Task input
$ cat src/rtl/core/cei_pkg.sv
// ----------------------------------------------------------------------------
// cei_pkg
// Shared types and constants of the cubic ease-in generator: register
// indexes, the sequencer state type and the engine control/status groups.
// ----------------------------------------------------------------------------
package cei_pkg;

    // configuration register indexes
    localparam int CFG_IDX_W = 2;
    localparam logic [CFG_IDX_W-1:0] CFG_DURATION = 2'd0;
    localparam logic [CFG_IDX_W-1:0] CFG_START    = 2'd1;
    localparam logic [CFG_IDX_W-1:0] CFG_END      = 2'd2;

    // duration after reset, in ticks
    localparam int DUR_RESET = 60;

    // engine sequencer states
    typedef enum logic [2:0] {
        ST_IDLE,
        ST_MUL_P2,
        ST_MUL_P3,
        ST_MUL_D2,
        ST_MUL_D3,
        ST_DBL,
        ST_ADD,
        ST_DONE
    } t_eng_state;

    // top level to engine
    typedef struct packed {
        logic start;
        logic is_end;
        logic take;
    } t_eng_ctrl;

    // engine to top level
    typedef struct packed {
        logic idle;
        logic done;
    } t_eng_stat;

endpackage

$ cat src/rtl/core/cubic_ease_in_generator.sv
// ----------------------------------------------------------------------------
// cubic_ease_in_generator
// Per tick, emits start + (end - start) * p^3 / d^3 truncated toward zero,
// then advances the step counter p until it reaches the duration d.
// ----------------------------------------------------------------------------
// One transaction in gives one transaction out. The block takes one tick at a
// time: a tick that is not at the end of the ease steps through the states
// MUL_P2, MUL_P3, MUL_D2 and MUL_D3 on one shared multiplier for p^3 and d^3,
// then through the serial remainder loop, one add-and-reduce per cycle on one
// shared unit, to a valid result; a tick at or past the duration goes straight
// to its result. The result sits in an output register, so the next tick is
// accepted while it waits to be taken.
// Configuration writes land at once and must only be made while idle.
// ----------------------------------------------------------------------------
module cubic_ease_in_generator #(
    parameter int VALUE_BITS = 16,
    parameter int STEP_BITS  = 12
) (
    input  logic                                       i_clk,
    input  logic                                       i_rst_n,
    // configuration
    input  logic                                       i_cfg_we,
    input  logic [cei_pkg::CFG_IDX_W-1:0]              i_cfg_index,
    input  logic [((VALUE_BITS > STEP_BITS) ? VALUE_BITS : STEP_BITS)-1:0]
                                                       i_cfg_data,
    // tick input
    input  logic                                       i_valid,
    output logic                                       o_ready,
    input  logic                                       i_restart,
    // result output
    output logic                                       o_valid,
    input  logic                                       i_ready,
    output logic signed [VALUE_BITS-1:0]               o_eased_value,
    output logic [STEP_BITS-1:0]                       o_step_used,
    output logic                                       o_finished
);
    import cei_pkg::*;

    localparam logic [STEP_BITS-1:0] DUR_RST = STEP_BITS'(DUR_RESET);

    logic [STEP_BITS-1:0]  r_dur;
    logic [VALUE_BITS-1:0] r_start;
    logic [VALUE_BITS-1:0] r_end_val;
    logic [STEP_BITS-1:0]  r_step, n_step;
    logic [STEP_BITS-1:0]  r_p;
    logic                  r_fin;
    logic                  r_out_valid;
    logic [VALUE_BITS-1:0] r_out_value;
    logic [STEP_BITS-1:0]  r_out_step;
    logic                  r_out_fin;

    logic [STEP_BITS-1:0]  p_sel;
    logic [STEP_BITS-1:0]  p_clip;
    logic                  is_end;
    logic                  accept;
    logic                  slot_free;
    logic                  load;
    logic [VALUE_BITS-1:0] eng_value;
    t_eng_ctrl             s_ctrl;
    t_eng_stat             s_stat;

    // configuration registers
    always_ff @(posedge i_clk) begin
        if (!i_rst_n) begin
            r_dur     <= DUR_RST;
            r_start   <= '0;
            r_end_val <= '0;
        end else if (i_cfg_we) begin
            unique case (i_cfg_index)
                CFG_DURATION: r_dur     <= i_cfg_data[STEP_BITS-1:0];
                CFG_START:    r_start   <= i_cfg_data[VALUE_BITS-1:0];
                CFG_END:      r_end_val <= i_cfg_data[VALUE_BITS-1:0];
                default:      r_dur     <= r_dur;
            endcase
        end
    end

    // step selection: restart, then clip to the duration
    assign p_sel  = i_restart ? '0 : r_step;
    assign p_clip = (p_sel > r_dur) ? r_dur : p_sel;
    assign is_end = (p_clip == r_dur);
    assign n_step = is_end ? p_clip : (p_clip + STEP_BITS'(1));

    // handshake
    assign o_ready   = s_stat.idle;
    assign accept    = i_valid && o_ready;
    assign slot_free = !r_out_valid || i_ready;
    assign load      = s_stat.done && slot_free;

    assign s_ctrl.start  = accept;
    assign s_ctrl.is_end = is_end;
    assign s_ctrl.take   = slot_free;

    // step counter
    always_ff @(posedge i_clk) begin
        if (!i_rst_n) begin
            r_step <= '0;
        end else if (accept) begin
            r_step <= n_step;
        end
    end

    // per-transaction step and finished flag
    always_ff @(posedge i_clk) begin
        if (accept) begin
            r_p   <= p_clip;
            r_fin <= is_end;
        end
    end

    cei_engine #(
        .VALUE_BITS (VALUE_BITS),
        .STEP_BITS  (STEP_BITS)
    ) u_engine (
        .i_clk         (i_clk),
        .i_rst_n       (i_rst_n),
        .i_ctrl        (s_ctrl),
        .i_step        (p_clip),
        .i_dur         (r_dur),
        .i_start_value (r_start),
        .i_end_value   (r_end_val),
        .o_stat        (s_stat),
        .o_value       (eng_value)
    );

    // output register valid
    always_ff @(posedge i_clk) begin
        if (!i_rst_n) begin
            r_out_valid <= 1'b0;
        end else if (load) begin
            r_out_valid <= 1'b1;
        end else if (i_ready) begin
            r_out_valid <= 1'b0;
        end
    end

    // output register payload
    always_ff @(posedge i_clk) begin
        if (load) begin
            r_out_value <= eng_value;
            r_out_step  <= r_p;
            r_out_fin   <= r_fin;
        end
    end

    assign o_valid       = r_out_valid;
    assign o_eased_value = r_out_value;
    assign o_step_used   = r_out_step;
    assign o_finished    = r_out_fin;

    // an accepted tick makes the engine busy
    a_start_busy: assert property (@(posedge i_clk) disable iff (!i_rst_n)
        accept |=> !s_stat.idle)
        else $error("engine still idle after an accepted transaction");

    // the counter never passes the duration
    a_step_bound: assert property (@(posedge i_clk) disable iff (!i_rst_n)
        accept |=> (r_step <= $past(r_dur)))
        else $error("step counter beyond duration");

    // a finished result lands in a free output register
    a_load_valid: assert property (@(posedge i_clk) disable iff (!i_rst_n)
        load |=> r_out_valid)
        else $error("finished result not presented");

endmodule

$ cat src/rtl/core/cei_addred.sv
// ----------------------------------------------------------------------------
// cei_addred
// Shared add-and-reduce unit: y = (a + b) mod den for a, b below den, with
// a flag telling whether the reduction took place.
// ----------------------------------------------------------------------------
module cei_addred #(
    parameter int RW = 36
) (
    input  logic [RW-1:0] i_a,
    input  logic [RW-1:0] i_b,
    input  logic [RW-1:0] i_den,
    output logic [RW-1:0] o_y,
    output logic          o_ge
);

    logic [RW:0] sum;
    logic [RW:0] diff;

    // one add, one compare and subtract
    assign sum  = {1'b0, i_a} + {1'b0, i_b};
    assign diff = sum - {1'b0, i_den};
    assign o_ge = (sum >= {1'b0, i_den});
    assign o_y  = o_ge ? diff[RW-1:0] : sum[RW-1:0];

endmodule

$ cat src/rtl/core/cei_engine.sv
// ----------------------------------------------------------------------------
// cei_engine
// Iterative engine: forms p^3 and d^3 on one shared multiplier, then walks
// the span magnitude bit by bit through the add-and-reduce unit to get
// floor(|span| * p^3 / d^3), and adds or subtracts it from the start value.
// ----------------------------------------------------------------------------
module cei_engine #(
    parameter int VALUE_BITS = 16,
    parameter int STEP_BITS  = 12
) (
    input  logic                   i_clk,
    input  logic                   i_rst_n,
    input  cei_pkg::t_eng_ctrl     i_ctrl,
    input  logic [STEP_BITS-1:0]   i_step,
    input  logic [STEP_BITS-1:0]   i_dur,
    input  logic [VALUE_BITS-1:0]  i_start_value,
    input  logic [VALUE_BITS-1:0]  i_end_value,
    output cei_pkg::t_eng_stat     o_stat,
    output logic [VALUE_BITS-1:0]  o_value
);
    import cei_pkg::*;

    localparam int QW = VALUE_BITS + 1;
    localparam int RW = 3 * STEP_BITS;
    localparam int MW = 2 * STEP_BITS;
    localparam int BW = $clog2(QW);

    t_eng_state r_state, n_state;

    logic [RW-1:0]        r_num, n_num;
    logic [RW-1:0]        r_den, n_den;
    logic [RW-1:0]        r_rem, n_rem;
    logic [QW-1:0]        r_q, n_q;
    logic [QW-1:0]        r_mag, n_mag;
    logic                 r_neg, n_neg;
    logic                 r_end, n_end;
    logic [BW-1:0]        r_bit, n_bit;
    logic [STEP_BITS-1:0] r_p, n_p;

    logic [MW-1:0]        mul_a;
    logic [STEP_BITS-1:0] mul_b;
    logic [RW-1:0]        mul_y;
    logic [RW-1:0]        au_b;
    logic [RW-1:0]        au_y;
    logic                 au_ge;
    logic [QW-1:0]        span;
    logic [QW-1:0]        base;
    logic [QW-1:0]        sum;
    logic                 last_bit;

    // shared multiplier, 2*STEP_BITS by STEP_BITS
    assign mul_y = {{STEP_BITS{1'b0}}, mul_a} * {{MW{1'b0}}, mul_b};

    // shared add-and-reduce unit
    cei_addred #(
        .RW (RW)
    ) u_addred (
        .i_a   (r_rem),
        .i_b   (au_b),
        .i_den (r_den),
        .o_y   (au_y),
        .o_ge  (au_ge)
    );

    // span and result
    assign span     = {i_end_value[VALUE_BITS-1], i_end_value}
                    - {i_start_value[VALUE_BITS-1], i_start_value};
    assign base     = {i_start_value[VALUE_BITS-1], i_start_value};
    assign sum      = r_neg ? (base - r_q) : (base + r_q);
    assign o_value  = r_end ? i_end_value : sum[VALUE_BITS-1:0];
    assign last_bit = (r_bit == BW'(QW - 1));

    // next state
    always_comb begin
        n_state = r_state;
        unique case (r_state)
            ST_IDLE: begin
                if (i_ctrl.start) begin
                    n_state = i_ctrl.is_end ? ST_DONE : ST_MUL_P2;
                end
            end
            ST_MUL_P2: n_state = ST_MUL_P3;
            ST_MUL_P3: n_state = ST_MUL_D2;
            ST_MUL_D2: n_state = ST_MUL_D3;
            ST_MUL_D3: n_state = ST_DBL;
            ST_DBL: begin
                if (r_mag[QW-1]) begin
                    n_state = ST_ADD;
                end else if (last_bit) begin
                    n_state = ST_DONE;
                end
            end
            ST_ADD: begin
                n_state = last_bit ? ST_DONE : ST_DBL;
            end
            ST_DONE: begin
                if (i_ctrl.take) begin
                    n_state = ST_IDLE;
                end
            end
            default: n_state = ST_IDLE;
        endcase
    end

    // outputs and operand selection
    always_comb begin
        o_stat = '0;
        mul_a  = '0;
        mul_b  = '0;
        au_b   = r_rem;
        unique case (r_state)
            ST_IDLE:   o_stat.idle = 1'b1;
            ST_MUL_P2: begin
                mul_a = {{STEP_BITS{1'b0}}, r_p};
                mul_b = r_p;
            end
            ST_MUL_P3: begin
                mul_a = r_num[MW-1:0];
                mul_b = r_p;
            end
            ST_MUL_D2: begin
                mul_a = {{STEP_BITS{1'b0}}, i_dur};
                mul_b = i_dur;
            end
            ST_MUL_D3: begin
                mul_a = r_den[MW-1:0];
                mul_b = i_dur;
            end
            ST_DBL:    au_b = r_rem;
            ST_ADD:    au_b = r_num;
            ST_DONE:   o_stat.done = 1'b1;
            default:   o_stat = '0;
        endcase
    end

    // datapath next values
    always_comb begin
        n_num = r_num;
        n_den = r_den;
        n_rem = r_rem;
        n_q   = r_q;
        n_mag = r_mag;
        n_neg = r_neg;
        n_end = r_end;
        n_bit = r_bit;
        n_p   = r_p;
        unique case (r_state)
            ST_IDLE: begin
                if (i_ctrl.start) begin
                    n_p   = i_step;
                    n_end = i_ctrl.is_end;
                    n_neg = span[QW-1];
                    n_mag = span[QW-1] ? (~span + QW'(1)) : span;
                    n_rem = '0;
                    n_q   = '0;
                    n_bit = '0;
                end
            end
            ST_MUL_P2, ST_MUL_P3: n_num = mul_y;
            ST_MUL_D2, ST_MUL_D3: n_den = mul_y;
            // double the remainder, shift in a quotient bit
            ST_DBL: begin
                n_rem = au_y;
                n_q   = {r_q[QW-2:0], au_ge};
                n_mag = r_mag << 1;
                if (!r_mag[QW-1]) begin
                    n_bit = r_bit + BW'(1);
                end
            end
            // add p^3 for a set magnitude bit
            ST_ADD: begin
                n_rem = au_y;
                n_q   = r_q + QW'(au_ge);
                n_bit = r_bit + BW'(1);
            end
            ST_DONE: n_p = r_p;
            default: n_p = r_p;
        endcase
    end

    // sequencer state
    always_ff @(posedge i_clk) begin
        if (!i_rst_n) begin
            r_state <= ST_IDLE;
        end else begin
            r_state <= n_state;
        end
    end

    // datapath registers
    always_ff @(posedge i_clk) begin
        r_num <= n_num;
        r_den <= n_den;
        r_rem <= n_rem;
        r_q   <= n_q;
        r_mag <= n_mag;
        r_neg <= n_neg;
        r_end <= n_end;
        r_bit <= n_bit;
        r_p   <= n_p;
    end

endmodule
$ cat config.mk
export PLATFORM = sky130hd
export DESIGN_NAME = cubic_ease_in_generator
export DESIGN_NICKNAME = d
export VERILOG_FILES = /design/src/rtl/core/cei_pkg.sv /design/src/rtl/core/cubic_ease_in_generator.sv /design/src/rtl/core/cei_addred.sv /design/src/rtl/core/cei_engine.sv
export SDC_FILE = /design/constraint.sdc
export NUM_CORES = 1
export LEC_CHECK = 0
export ABC_AREA = 1
export ABC_CLOCK_PERIOD_IN_PS = 6720
export BUFFER_PORTS_ARGS = -buffer_cell sky130_fd_sc_hd__buf_2
export CORE_MARGIN = 3
export CORE_UTILIZATION = 50
export DETAILED_ROUTE_END_ITERATION = 10
export PLACE_DENSITY = 0.68
export SKIP_CTS_REPAIR_TIMING = 1
export SYNTH_ARGS = -nofsm -noshare
export SYNTH_HDL_FRONTEND = slang
export SYNTH_SLANG_ARGS = --single-unit
export TNS_END_PERCENT = 100
$ cat constraint.sdc
create_clock -name i_clk -period 6.72 [get_ports i_clk]
set_clock_uncertainty 0.05 [all_clocks]
set_input_delay 1.344 -clock i_clk [delete_from_list [all_inputs] [get_ports i_clk]]
set_output_delay 1.344 -clock i_clk [all_outputs]
set_load 0.005 [all_outputs]
==> run_results.csv, run 1 <==
group,metric,value,unit
timing,setup_tns,0,ns
timing,fin_crit_sh,0.9471,
logic_synthesis,yosysWarnings,0,
place,io_buffer_count,54,
timing,hold_viol,0,
die,num_rows,84,
global_routing,grt_busiest_layer,"met2",
logic_synthesis,synth-seq-cells,249,
logic_synthesis,async_reset_ff_frac,0,
setup_path,cp.required,6.97,ns
logic_synthesis,synth_top_area_share,0.2089,
clock_network,cts_tree,"done",
detailed_routing,first_iter_violations,2120,
place,gp_congestion,0.9709,
clock_network,numClockSinks,249,
place,dpl_cell_area,28650,um2
die,die-width,239.1,um
logic_synthesis,synth_fp_nets,4040,
logic_synthesis,synth_cells,3596,
global_routing,grt_pass1_vias,23200,
setup_path,cp.arrival,6.62,ns
clock_network,clkLatencyLatePin,0.61,ns
detailed_routing,viasPerCell,5.398,
final_layout,syn2layout_area_growth,10.31,%
global_routing,met1_usage,0.3922,
timing,setup_violations,0,
timing,final.min_clock_period,6.365,ns
logic_synthesis,yosysMostFrequentCell,"nand2_1",
final_layout,post-route-cell-area,29970,um2
die,core,53180,um2
global_routing,antenna_found_initial,0,
setup_path,critPathKind,"flip-flop to flip-flop",
setup_path,critPathLaunchType,"flip-flop",
clock_network,numCtsBuffers,29,
min_path,hold_path_depth,2,
logic_synthesis,ys_seq_area_frac,0.2531,
clock_network,cts_buffer_depth,3,
logic_synthesis,syn_avg_cell_area,7.554,um2
logic_synthesis,yosysTopAreaCell,"edfxtp_1",
setup_path,cp-end-kind,"flip-flop",
global_routing,grt_util_met3,0.02204,
setup_path,cp_max_fo,12,
final_layout,final_util,0.5635,
final_layout,drive_above_1_share,0.08873,
die,start_util,0.5108,
logic_synthesis,synth_ff_type,"edfxtp_1",
logic_synthesis,synth.distinct_cells,57,
clock_network,root_buffer,"clkbuf_16",
timing,worstMarginPinSlew,1.150,ns
timing,rsz0062_at_grt,"yes",
global_routing,grt_pass1_wl,124100,um
place,post-dp-hpwl,63190,um
detailed_routing,first_pass_iters,8,
final_layout,fin_nets,4140,
detailed_routing,vias,23790,
detailed_routing,ant_nets,0,
logic_synthesis,synth_common_cells,"790 x nand2_1, 673 x inv_1, 364 x nor2_1, 243 x a21oi_1, 224 x fa_1",
timing,relSlewSlack,0.2311,
logic_synthesis,synth-edff-count,189,
die,die-area,57160,um2
global_routing,grt_max_degree,49,
die,fp.dieH,239.1,um
clock_network,path_clk_slew,0.06,ns
global_routing,grt_overflow_total,0,
global_routing,met2_usage,0.4433,
run_status,status,"complete, no violations",
logic_synthesis,yosys-top-cells-area,"edfxtp_1 21%, fa_1 17%, nand2_1 11%",
detailed_routing,wl,77250,um
detailed_routing,wire_per_inst,17.53,um
logic_synthesis,syn_area,27160,um2
timing,timing_max_transition_violations_final,0,
final_layout,antenna_cells,0,
timing,fmax,157.1,MHz
setup_path,r2r_cells,24,
clock_network,htreeDepth,1,
global_routing,grt_use_total,0.2724,
min_path,hp-class,"flip-flop to flip-flop",
timing,whs,0.4247,ns
detailed_routing,drc,0,
flow_run,drv_cap,0,
die,io_pins,55,
==> placed cells by master, fill, tap and decap left out, drive strengths merged, types with 6 or more instances in the layout <==
cell / instances
nor2: 371
a21boi: 7
a31oi: 20
ha: 196
inv: 682
o21bai: 17
nor3: 38
fa: 224
o21ai: 185
nand3: 179
dfxtp: 60
o22ai: 37
clkinv: 11
or2: 6
o31ai: 6
clkbuf: 41
nand4: 28
nand3b: 9
edfxtp: 189
a21oi: 245
a21o: 24
o211ai: 7
nor4: 12
nand2: 804
buf: 158
xnor2: 44
xor2: 88
==> layer usage <==
metal,vias to the layer above,part of all wire
li1,11680,-
met1,11190,0.45
met2,804,0.45
met3,114,0.066
met4,0,0.032
met5,-,0
==> flip-flops by register name, indices dropped and copies added (netlist names) <==
name / flops
o_eased_value: 16
o_finished: 1
o_step_used: 12
o_valid: 1
r_dur: 12
r_end_val: 16
r_fin: 1
r_p: 12
r_start: 16
r_step: 12
u_engine.r_bit: 5
u_engine.r_den: 36
u_engine.r_mag: 17
u_engine.r_neg: 1
u_engine.r_num: 36
u_engine.r_q: 16
u_engine.r_rem: 36
u_engine.r_state: 3
==> per-stage QoR <==
step                      worst slack (ns)  cells
after CTS                          0.07424   4398
after global placement              0.1352   4344
final                               0.3553   4407
after global routing               -0.1134   4407
after detailed placement            0.1383   4344
after floorplan                     0.1071   3596
==> final cells by class <==
type | instances | area (um2)
clock buffers | 41 | 823.3
clock inverters | 13 | 137.6
fillers | 5068 | 23210
inverters | 687 | 2599
multi-input cells | 2571 | 17590
flip-flops and latches | 249 | 6879
well taps | 688 | 860.8
repair buffers | 158 | 1079
==> logic make-up (layout without fill, tap and decap cells) <==
| group | count (synthesis) | after routing | synth area share |
|---|---|---|---|
| AND/OR/NAND/NOR | 1448 | 1448 | 0.2195 |
| buffers and inverters | 776 | 899 | 0.1105 |
| XOR/XNOR | 132 | 132 | 0.04256 |
| flip-flops | 249 | 249 | 0.2531 |
| AO/OA/AOI/OAI | 571 | 571 | 0.1190 |
| adder cells (fa/ha/maj) | 420 | 420 | 0.2554 |
==> critical path: stages, from the launching register on <==
cell and delay [ns]:
dfxtp_2 0.34, nor2_1 0.11, inv_1 0.07, nor2_2 0.15, inv_2 0.13, buf_4 0.21, o22ai_2 0.43, buf_4 0.25
nand2_1 0.08, fa_1 0.51, fa_1 0.52, inv_1 0.05, fa_1 0.46, fa_1 0.55, inv_1 0.06, fa_1 0.53
inv_1 0.04, ha_1 0.35, nand2_1 0.15, nor4_1 0.38, nand3b_1 0.13, nand4_1 0.16, nand3_1 0.09, o2111ai_1 0.11
xor2_1 0.12
==> worst paths after layout <==
check / startpoint / endpoint / slack [ns]
worst max-delay path: u_engine.r_state[0] / u_engine.r_den[33] / 0.36
worst min-delay path: r_step[1] / r_step[1] / 0.42
worst max register to register: u_engine.r_state[0] / u_engine.r_den[33] / 0.36
worst min register to register: r_step[1] / r_step[1] / 0.42
Power of run 1 is left out: the tool's default activity adds up to more than one toggle a clock period on the data nets, which glitch-free logic cannot reach.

Task directions
Where a line of the data holds "then", show that line.

Answer below
// then advances the step counter p until it reaches the duration d.
// then through the serial remainder loop, one add-and-reduce per cycle on one
    // step selection: restart, then clip to the duration
// Iterative engine: forms p^3 and d^3 on one shared multiplier, then walks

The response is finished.